3.3 Compliance: The Agency will ensure all advertisements comply with applicable laws and platform policies.

 

4. Responsibilities of the Client

 

4.1 Provision of Materials: The Client shall provide all necessary content, images, and branding materials required for the Services on time.

 

4.2 Approval: The Client must review and approve all creative materials before publication.

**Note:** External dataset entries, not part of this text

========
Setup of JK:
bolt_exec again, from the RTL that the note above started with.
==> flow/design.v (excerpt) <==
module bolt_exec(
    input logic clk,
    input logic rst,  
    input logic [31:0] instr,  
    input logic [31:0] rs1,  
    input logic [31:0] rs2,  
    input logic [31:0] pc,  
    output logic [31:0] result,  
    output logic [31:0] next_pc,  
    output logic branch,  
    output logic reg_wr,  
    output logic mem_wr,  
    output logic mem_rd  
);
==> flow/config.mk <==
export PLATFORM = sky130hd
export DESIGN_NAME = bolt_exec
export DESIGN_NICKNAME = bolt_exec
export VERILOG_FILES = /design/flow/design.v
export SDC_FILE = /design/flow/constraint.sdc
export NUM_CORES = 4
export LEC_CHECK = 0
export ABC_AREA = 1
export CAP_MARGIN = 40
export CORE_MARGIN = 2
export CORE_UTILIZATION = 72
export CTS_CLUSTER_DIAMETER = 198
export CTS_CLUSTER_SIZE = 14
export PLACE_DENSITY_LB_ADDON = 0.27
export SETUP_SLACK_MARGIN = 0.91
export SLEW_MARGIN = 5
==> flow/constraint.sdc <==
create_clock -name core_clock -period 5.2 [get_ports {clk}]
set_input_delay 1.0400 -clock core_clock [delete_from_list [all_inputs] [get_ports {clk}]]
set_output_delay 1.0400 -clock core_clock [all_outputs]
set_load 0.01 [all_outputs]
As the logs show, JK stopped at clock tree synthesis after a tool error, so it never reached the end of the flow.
==> xenon: inputs <==
Design cordic_magphase, start of the top module:
module cordic_magphase #(
    parameter integer INPUT_WIDTH      = 16,
    parameter integer INT_WIDTH        = 32,
    parameter integer ITERATIONS       = 32,
    parameter integer GAIN_FRAC_BITS   = 28,
    parameter integer OUTPUT_FRAC_BITS = 14
) (
    input  wire                          clk,
    input  wire                          rst_n,
    input  wire                          start,
    input  wire signed [INPUT_WIDTH-1:0] x_in,
    input  wire signed [INPUT_WIDTH-1:0] y_in,
    output reg                           busy,
    output reg                           done,
    output reg  signed [INT_WIDTH-1:0]   magnitude,
    output reg  signed [INT_WIDTH-1:0]   phase
);
export LEC_CHECK = 0
export ABC_AREA = 1
export CAP_MARGIN = 20
export CELL_PAD_IN_SITES_DETAIL_PLACEMENT = 0
export CELL_PAD_IN_SITES_GLOBAL_PLACEMENT = 2
export CORE_ASPECT_RATIO = 1.42
export CORE_MARGIN = 10
export CORE_UTILIZATION = 39
export CTS_CLUSTER_DIAMETER = 304
export CTS_CLUSTER_SIZE = 98
export GPL_ROUTABILITY_DRIVEN = 0
export GPL_TIMING_DRIVEN = 0
export HOLD_SLACK_MARGIN = 0.25
export PLACE_DENSITY = 0.38
export SETUP_SLACK_MARGIN = -0.64
export SLEW_MARGIN = 20
export TNS_END_PERCENT = 15
create_clock -name core_clock -period 6.44 [get_ports {clk}]
run.sh (not shown) runs the stock make flow with config.mk's settings and CLKGATE_MAP_FILE=.
==> inputs of lagoon, as changes to xenon <==
- ABC_AREA: 1 -> not set
- CELL_PAD_IN_SITES_DETAIL_PLACEMENT: 0 -> not set
- CELL_PAD_IN_SITES_GLOBAL_PLACEMENT: 2 -> not set
- CORE_ASPECT_RATIO: 1.42 -> not set
- CORE_MARGIN: 10 -> 2
- CORE_UTILIZATION: 39 -> 40
- CTS_CLUSTER_DIAMETER: 304 -> not set
- CTS_CLUSTER_SIZE: 98 -> not set
- GPL_ROUTABILITY_DRIVEN: 0 -> not set
- GPL_TIMING_DRIVEN: 0 -> not set
- HOLD_SLACK_MARGIN: 0.25 -> not set
- PLACE_DENSITY: 0.38 -> not set
- SETUP_SLACK_MARGIN: -0.64 -> not set
- TNS_END_PERCENT: 15 -> not set
==> flow/constraint.sdc (replaced) <==
create_clock -name core_clock -period 10.7 [get_ports {clk}]
set_input_delay 2.1400 -clock core_clock [delete_from_list [all_inputs] [get_ports {clk}]]
set_output_delay 2.1400 -clock core_clock [all_outputs]
set_load 0.01 [all_outputs]
==> inputs of fjord, as changes to xenon <==
- ABC_AREA: 1 -> not set
- CELL_PAD_IN_SITES_GLOBAL_PLACEMENT: 2 -> 0
- CORE_ASPECT_RATIO: 1.42 -> 0.85
- CORE_MARGIN: 10 -> 2
- CORE_UTILIZATION: 39 -> 64
- CTS_CLUSTER_DIAMETER: 304 -> 36
- CTS_CLUSTER_SIZE: 98 -> not set
- GPL_ROUTABILITY_DRIVEN: 0 -> not set
- GPL_TIMING_DRIVEN: 0 -> not set
- HOLD_SLACK_MARGIN: 0.25 -> not set
- PLACE_DENSITY: 0.38 -> not set
- PLACE_DENSITY_LB_ADDON: not set -> 0.16
- SETUP_SLACK_MARGIN: -0.64 -> not set
- TNS_END_PERCENT: 15 -> not set
==> flow/constraint.sdc (replaced) <==
create_clock -name core_clock -period 7.16 [get_ports {clk}]
set_input_delay 1.4320 -clock core_clock [delete_from_list [all_inputs] [get_ports {clk}]]
set_output_delay 1.4320 -clock core_clock [all_outputs]
set_load 0.01 [all_outputs]
==> qor.csv <==
stage;metric;value;unit
status;status;failed layout checks;
status;check-failures;setup timing;
sta;layout_setup_ws;-0.5967;ns
yosys;yosys.area.top_type_share;14.87;%
drt;wl_per_cell;24.71;µm
sta;setup_viol;49;
yosys;logic_family;adder cells;
-- figures above: fjord
==> flow/design.v <==
`timescale 1ns/1ps
module fir(
	input			clk_100k,
	input			rst_n,
	input 	signed [8:0]	samp_in,
	output 	signed [8:0]	fir_out	
);
wire	signed [15:0]	b[0:20];
reg	signed [8:0]	samp[0:20]; 
wire signed [24:0]	mult[0:20];
wire signed [33:0]	sum;
assign b[0] = 16'h0312;
assign b[1] = 16'h03F8;
assign b[2] = 16'h0694;
assign b[3] = 16'h0AAD;
assign b[4] = 16'h0FE6;
assign b[5] = 16'h15BC;
assign b[6] = 16'h1B9F;
assign b[7] = 16'h20F9;
assign b[8] = 16'h2539;
assign b[9] = 16'h27F6;
assign b[10] = 16'h28E9;
assign b[11] = 16'h27F6;
assign b[12] = 16'h2539;
assign b[13] = 16'h20F9;
assign b[14] = 16'h1B9F;
assign b[15] = 16'h15BC;
assign b[16] = 16'h0FE6;
assign b[17] = 16'h0AAD;
assign b[18] = 16'h0694;
assign b[19] = 16'h03F8;
assign b[20] = 16'h0312;
integer i;
always @(posedge clk_100k or negedge rst_n) begin
	if(!rst_n) begin
		for(i=20;i>=0;i=i-1)begin
			samp[i] <= 0;
		end
	end
	else begin  
		for(i=20;i>0;i=i-1)begin
			samp[i] <= samp[i-1];
		end
		samp[0] <= samp_in;
	end
end
genvar j;
for(j=0;j<=20;j=j+1)begin
	assign mult[j] = $signed(samp[j])*$signed(b[j]);
end
assign sum = mult[0]+mult[1]+mult[2]+mult[3]+mult[4]+mult[5]+mult[6]+mult[7]+mult[8]+mult[9]+mult[10]+mult[11]+mult[12]+mult[13]+mult[14]+mult[15]+mult[16]+mult[17]+mult[18]+mult[19]+mult[20];
assign fir_out = sum[24:16];
endmodule
Settings: LEC_CHECK=0, CAP_MARGIN=30, CORE_MARGIN=2, CORE_UTILIZATION=21, GPL_TIMING_DRIVEN=0, MIN_ROUTING_LAYER=met2, SETUP_SLACK_MARGIN=2.64, SLEW_MARGIN=20; clock period 16.0 ns.
run.sh (not shown) runs the stock make flow with config.mk's settings and CLKGATE_MAP_FILE=.
The first run produced a layout that fails on negative setup slack.
==> next run, changes <==
- ABC_AREA: not set -> 1
- CAP_MARGIN: 30 -> 0
- CORE_MARGIN: 2 -> 5
- CORE_UTILIZATION: 21 -> 65
- CTS_CLUSTER_DIAMETER: not set -> 207
- CTS_CLUSTER_SIZE: not set -> 99
- GPL_TIMING_DRIVEN: 0 -> not set
- HOLD_SLACK_MARGIN: not set -> 0.24
- MIN_ROUTING_LAYER: met2 -> not set
- PLACE_DENSITY: not set -> 0.6
- SETUP_SLACK_MARGIN: 2.64 -> -0.5
After rerunning: The changed run reached the layout checks and failed them: negative setup slack; wire length is lower by roughly a tenth; area after synthesis is higher slightly; via count is lower by a quarter to a third; utilization is higher by 44 points; cell area is lower by a few percent; worst setup slack improves by 0.20 ns; hold slack degrades by 0.040 ns; global-route usage is higher by 14 points; critical path depth is higher by 2; clock skew is lower by 0.0068 ns.

========
## job 8832
RTL: the design.v shown in full above, as it stands there.
Settings: LEC_CHECK=0, CAP_MARGIN=20, CELL_PAD_IN_SITES_GLOBAL_PLACEMENT=1, CORE_ASPECT_RATIO=1.47, CORE_MARGIN=2, CORE_UTILIZATION=68, CTS_CLUSTER_DIAMETER=272, CTS_CLUSTER_SIZE=99, GPL_ROUTABILITY_DRIVEN=0, HOLD_SLACK_MARGIN=0.28, MIN_ROUTING_LAYER=met1, PLACE_DENSITY=0.42, SLEW_MARGIN=20, TNS_END_PERCENT=15; clock period 19.7 ns.
--- input diff job 8832..job 9092 ---
Settings: GPL_ROUTABILITY_DRIVEN changed from 0 to 1; PLACE_DENSITY removed (was 0.42); PLACE_DENSITY_LB_ADDON newly set to 0.21; TNS_END_PERCENT changed from 15 to 90; CTS_CLUSTER_DIAMETER changed from 272 to 52; CORE_MARGIN changed from 2 to 8; CORE_UTILIZATION changed from 68 to 72; HOLD_SLACK_MARGIN removed (was 0.28); CTS_CLUSTER_SIZE removed (was 99); MIN_ROUTING_LAYER changed from met1 to met2; CELL_PAD_IN_SITES_DETAIL_PLACEMENT newly set to 2; CELL_PAD_IN_SITES_GLOBAL_PLACEMENT changed from 1 to 2; CORE_ASPECT_RATIO changed from 1.47 to 0.6.
### Flow results
Job 8832: done, clean on timing, DRC and antenna
Job 9092 | ERROR | 3_1_place_gp_skip_io
Summary of job 9092 over job 8832: proportion of synthesized flip-flops having asynchronous set or reset held, placeable core region went down 0.0042 mm², basic-gate share of the synthesized area counting and, or, nand and nor cells held, count of mapped cells out of synthesis held, yosys synthesis chip area held.
Job 9092 vs. job 8832: number of standard-cell rows in the floorplan went down 38%, die outline area went up 3.2%, starting utilization of the core area went up 3.9 points, cell area after synthesis held.
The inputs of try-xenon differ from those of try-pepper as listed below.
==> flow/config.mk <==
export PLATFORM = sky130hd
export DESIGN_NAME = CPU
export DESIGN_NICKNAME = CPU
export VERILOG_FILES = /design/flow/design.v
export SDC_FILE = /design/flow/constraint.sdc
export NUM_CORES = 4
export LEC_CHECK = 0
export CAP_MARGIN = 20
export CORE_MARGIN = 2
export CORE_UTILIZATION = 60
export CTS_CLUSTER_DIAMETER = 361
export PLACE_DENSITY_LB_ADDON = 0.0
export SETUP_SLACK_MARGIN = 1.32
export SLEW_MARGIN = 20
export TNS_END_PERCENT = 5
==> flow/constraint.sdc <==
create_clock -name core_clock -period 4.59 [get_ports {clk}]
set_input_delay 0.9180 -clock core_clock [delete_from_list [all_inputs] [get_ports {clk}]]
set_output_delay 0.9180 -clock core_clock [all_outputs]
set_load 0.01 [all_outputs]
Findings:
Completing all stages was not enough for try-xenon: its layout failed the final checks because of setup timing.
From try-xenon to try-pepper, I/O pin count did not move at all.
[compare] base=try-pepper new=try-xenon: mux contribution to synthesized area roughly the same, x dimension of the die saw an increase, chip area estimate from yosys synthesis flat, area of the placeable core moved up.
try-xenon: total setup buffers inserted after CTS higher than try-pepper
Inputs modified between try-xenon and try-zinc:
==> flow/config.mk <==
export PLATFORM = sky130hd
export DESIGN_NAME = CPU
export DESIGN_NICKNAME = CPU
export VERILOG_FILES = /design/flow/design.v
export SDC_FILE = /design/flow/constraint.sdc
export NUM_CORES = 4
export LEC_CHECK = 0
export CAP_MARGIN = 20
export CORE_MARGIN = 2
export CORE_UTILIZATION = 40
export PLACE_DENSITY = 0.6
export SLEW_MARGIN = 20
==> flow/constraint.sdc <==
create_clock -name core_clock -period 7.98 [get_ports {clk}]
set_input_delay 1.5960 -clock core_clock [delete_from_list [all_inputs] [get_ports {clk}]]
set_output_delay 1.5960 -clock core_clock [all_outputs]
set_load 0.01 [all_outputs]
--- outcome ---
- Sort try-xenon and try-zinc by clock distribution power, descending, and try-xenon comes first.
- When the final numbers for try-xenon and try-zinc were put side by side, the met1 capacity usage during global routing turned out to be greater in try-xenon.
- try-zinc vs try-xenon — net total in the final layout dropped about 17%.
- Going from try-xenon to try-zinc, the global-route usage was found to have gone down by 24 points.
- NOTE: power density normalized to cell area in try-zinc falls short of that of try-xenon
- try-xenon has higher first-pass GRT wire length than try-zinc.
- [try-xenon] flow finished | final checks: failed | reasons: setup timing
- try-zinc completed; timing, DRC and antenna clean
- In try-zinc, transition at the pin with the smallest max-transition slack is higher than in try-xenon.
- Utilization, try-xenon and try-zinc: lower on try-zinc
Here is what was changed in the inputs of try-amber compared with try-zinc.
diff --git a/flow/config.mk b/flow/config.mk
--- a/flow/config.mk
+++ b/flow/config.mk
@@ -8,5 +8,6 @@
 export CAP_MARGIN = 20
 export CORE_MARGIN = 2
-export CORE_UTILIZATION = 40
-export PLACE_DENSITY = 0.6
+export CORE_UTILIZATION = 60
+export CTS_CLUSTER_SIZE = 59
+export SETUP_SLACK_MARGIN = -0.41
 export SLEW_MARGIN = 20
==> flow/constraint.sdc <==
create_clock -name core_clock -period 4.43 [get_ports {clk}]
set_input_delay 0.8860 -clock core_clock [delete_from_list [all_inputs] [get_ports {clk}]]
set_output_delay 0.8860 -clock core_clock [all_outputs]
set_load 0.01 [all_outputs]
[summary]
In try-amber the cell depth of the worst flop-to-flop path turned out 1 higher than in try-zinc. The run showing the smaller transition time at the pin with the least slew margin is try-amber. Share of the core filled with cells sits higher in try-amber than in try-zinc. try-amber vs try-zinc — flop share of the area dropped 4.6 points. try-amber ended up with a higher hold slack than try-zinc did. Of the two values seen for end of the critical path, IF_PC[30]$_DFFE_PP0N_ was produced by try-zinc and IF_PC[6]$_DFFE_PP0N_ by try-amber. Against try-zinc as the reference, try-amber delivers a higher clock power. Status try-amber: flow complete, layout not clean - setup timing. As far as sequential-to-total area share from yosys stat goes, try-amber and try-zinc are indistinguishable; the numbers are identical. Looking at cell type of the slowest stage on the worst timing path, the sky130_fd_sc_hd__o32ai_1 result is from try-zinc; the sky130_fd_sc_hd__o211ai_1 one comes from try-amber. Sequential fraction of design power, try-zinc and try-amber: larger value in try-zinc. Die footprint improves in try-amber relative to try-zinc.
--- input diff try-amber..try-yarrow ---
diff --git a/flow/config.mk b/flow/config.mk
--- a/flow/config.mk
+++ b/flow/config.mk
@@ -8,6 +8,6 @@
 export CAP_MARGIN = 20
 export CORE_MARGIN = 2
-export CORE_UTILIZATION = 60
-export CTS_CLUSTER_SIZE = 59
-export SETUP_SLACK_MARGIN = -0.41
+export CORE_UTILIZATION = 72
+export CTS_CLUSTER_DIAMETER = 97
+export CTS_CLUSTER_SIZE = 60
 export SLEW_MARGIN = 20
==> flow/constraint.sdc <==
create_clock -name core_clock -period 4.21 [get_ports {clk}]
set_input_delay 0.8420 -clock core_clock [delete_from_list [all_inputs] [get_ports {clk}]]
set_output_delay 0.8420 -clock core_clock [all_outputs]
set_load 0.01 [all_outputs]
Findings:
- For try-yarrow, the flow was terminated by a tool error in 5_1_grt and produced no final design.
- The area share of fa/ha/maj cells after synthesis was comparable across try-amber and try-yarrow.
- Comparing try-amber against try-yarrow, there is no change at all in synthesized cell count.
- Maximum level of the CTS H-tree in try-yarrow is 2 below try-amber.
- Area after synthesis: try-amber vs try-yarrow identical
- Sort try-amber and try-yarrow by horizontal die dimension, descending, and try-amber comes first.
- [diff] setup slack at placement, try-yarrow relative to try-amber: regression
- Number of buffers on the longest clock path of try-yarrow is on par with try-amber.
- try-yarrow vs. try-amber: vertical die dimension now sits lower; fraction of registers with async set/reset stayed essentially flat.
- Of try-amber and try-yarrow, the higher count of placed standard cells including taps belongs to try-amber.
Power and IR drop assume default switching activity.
== job 2536 ==
## ALU_TOP
module ALU_TOP 
#( parameter OP_DATA_WIDTH = 16 ,
             Arith_OUT_WIDTH = OP_DATA_WIDTH + OP_DATA_WIDTH ,            
             Logic_OUT_WIDTH = OP_DATA_WIDTH ,
             Shift_OUT_WIDTH = OP_DATA_WIDTH ,
             CMP_OUT_WIDTH = 3 
)
(
input  wire [OP_DATA_WIDTH-1:0]    A   ,
input  wire [OP_DATA_WIDTH-1:0]    B   ,
input  wire [3:0]                  ALU_FUNC ,
input  wire                        CLK ,
output wire [Arith_OUT_WIDTH-1:0]  Arith_OUT,
output wire                        Carry_OUT,
output wire                        Arith_Flag,
output wire [Logic_OUT_WIDTH-1:0]  Logic_OUT,
output wire                        Logic_Flag,
output wire [Shift_OUT_WIDTH-1:0]  Shift_OUT,
output wire                        Shift_Flag,
output wire [CMP_OUT_WIDTH-1:0]    CMP_OUT,
output wire                        CMP_Flag
);
For scale: ~5,700 cells after synthesis, ~70 flip-flops, about 36,000 sq um of cells after synthesis.
Settings: LEC_CHECK=0, ABC_AREA=1, CAP_MARGIN=40, CORE_MARGIN=2, CORE_UTILIZATION=72, CTS_CLUSTER_DIAMETER=395, CTS_CLUSTER_SIZE=98, PLACE_DENSITY=0.43, SLEW_MARGIN=20; clock period 122.0 ns.
run.sh (not shown) runs the stock make flow with config.mk's settings and CLKGATE_MAP_FILE=.
> inputs changed (job 2536 -> job 3855)
- CAP_MARGIN now 20, was 40
- PLACE_DENSITY no longer set, was 0.43
- CTS_CLUSTER_SIZE no longer set, was 98
- ABC_AREA no longer set, was 1
- CTS_CLUSTER_DIAMETER no longer set, was 395
- CORE_UTILIZATION now 68, was 72
- MAX_ROUTING_LAYER now met4, previously not set
- the clock period (ns, I/O delays scaled along) now 95.1, was 122.0
--- outcome ---
In job 3855 the implementation completed, yet the final layout does not meet the checks, the culprit being setup timing. Job 2536 and job 3855 ended up with nearly the same flip-flop count. Looking only at number of gates resized after CTS, and setting everything else aside, the higher value of job 2536 and job 3855 goes to job 3855. Changes observed in job 3855 relative to job 2536: wire length went up by 15%, worst hold margin went down by 5510 ps, met1 wire length went up by 8.4%, design area went up by 3200 sq um, non-clock buffer count went up by 376.
> inputs changed (job 3855 -> job 4900)
- MAX_ROUTING_LAYER no longer set, was met4
- CORE_UTILIZATION now 40, was 68
- the clock period (ns, I/O delays scaled along) now 102.0, was 95.1
## What came out
Per the final summary, job 4900 finished and its layout is clean on timing, DRC and antenna.
Area taken by flip-flops and latches came out exactly the same in job 3855 and job 4900.
Layout clock buffer count | job 4900 above job 3855
When job 4900 is measured against job 3855, its biggest cell delay along the critical path turns out 20 ps higher.
Compared with job 3855, job 4900 shows quantity of gates resized following cts lower by 88.
NOTE ratio of routed vias to standard cells job 3855->job 4900 decreased by more than 10%
[compare] base=job 3855 new=job 4900: finished layout cell area now sits lower; number of buffers inserted to repair setup after CTS saw a decrease; final worst slack saw an increase; chip area now sits higher.

== oak ==
ALU_TOP again, from the RTL that the note above started with.
make LEC_CHECK=0 CAP_MARGIN=20 CORE_MARGIN=2 CORE_UTILIZATION=70 MAX_ROUTING_LAYER=met4 SLEW_MARGIN=20 finish   # period 87.3 ns
oak did not finish; a tool error ended it in clock tree synthesis (4_1_cts).
#### Input delta (pine over oak)
Settings: MAX_ROUTING_LAYER no longer set, was met4; CORE_UTILIZATION now 40, was 70; the clock period (ns, I/O delays scaled along) now 105.0, was 87.3.
[summary]
- Diff pine and oak: number of cell rows higher in pine
- Simple-gate portion of the synthesized area: pine vs oak identical
- Synthesized netlist cell count: pine vs oak identical
- pine has completed all stages; timing, DRC and antenna checks passed.
- Stage in which a tool error killed oak: clock tree synthesis (4_1_cts).
- Cell total after placement of pine falls short of that of oak by a little under 10%.
- For die span in x, dividing the value from pine by the value from oak gives 1.3.
- For the core utilization at floorplan, pine came in 31 points lower than oak did.
- Comparing oak against pine, there is no change at all in area of the mapped netlist.
- Diff pine and oak: die area lower in oak
- Compared with oak, HPWL reported at the end of detailed placement in pine decreased by more than a quarter.
- Going from oak to pine, post-synthesis xor/xnor area fraction ~0 delta; die outline height went up.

The Agency is not liable for any delays resulting from the Client’s failure to provide timely approvals.

 

4.3 Payment Obligations: The Client agrees to pay the Agency the agreed-upon fees for the Services, including any third-party costs associated with ad placements (e.g., Google Ads, Facebook Ads).

 

5. Payment Terms

 

5.1 Fees: Payment for Services shall be made as per the fee schedule outlined in the agreement or proposal document provided by the Agency.

 

5.2 Invoicing: Invoices will be issued on a [monthly/bi-weekly] basis, and payments must be made within [30] days from the invoice date.

 

5.3 Late Payments: Late payments will incur a late fee of [X%] per month on the outstanding balance.

 

6. Term and Termination

 

6.1 Term: This Agreement shall commence on the date of acceptance and continue for an initial period of [X] months, renewable automatically unless terminated by either party with [30] days’ written notice.

 

6.2 Termination for Cause: Either party may terminate this Agreement immediately if the other party breaches any material term of this Agreement and fails to cure such breach within [10] days after receiving written notice.

 

6.3 Effects of Termination: Upon termination, the Client will be responsible for any outstanding fees for Services rendered up to the termination date.

 

7. Intellectual Property

 

7.1 Ownership: All intellectual property rights in any materials created by the Agency in connection with the Services shall be the property of the Agency until full payment is received.

 

7.2 License: Upon payment, the Agency grants the Client a non-exclusive, non-transferable license to use the materials solely for the purposes for which they were created.

 

8. Confidentiality

 

8.1 Non-Disclosure: Both parties agree to maintain the confidentiality of any proprietary or sensitive information shared during the course of the Services.

 

8.2 Exceptions: Confidential information does not include information that is publicly available, already in the receiving party’s possession, or obtained independently.

 

9. Limitation of Liability

 

9.1 No Guarantee: The Agency does not guarantee any specific results from the digital advertising campaigns and is not liable for any failure to achieve the desired outcomes.

 

9.2 Limitation: In no event shall the Agency be liable for any indirect, incidental, special, or consequential damages arising out of or in connection with this Agreement.

 

10. Governing Law

 

This Agreement shall be governed by and construed in accordance with the laws of [Your Jurisdiction]. Any disputes arising under this Agreement shall be subject to the exclusive jurisdiction of the courts in [Your Jurisdiction].

 

11. Miscellaneous

 

11.1 Amendments: Any amendments to this Agreement must be made in writing and signed by both parties.

 

11.2 Entire Agreement: This Agreement constitutes the entire understanding between the parties and supersedes all prior agreements, understandings, or representations.

 

11.3 Assignment: The Client may not assign this Agreement without the prior written consent of the Agency.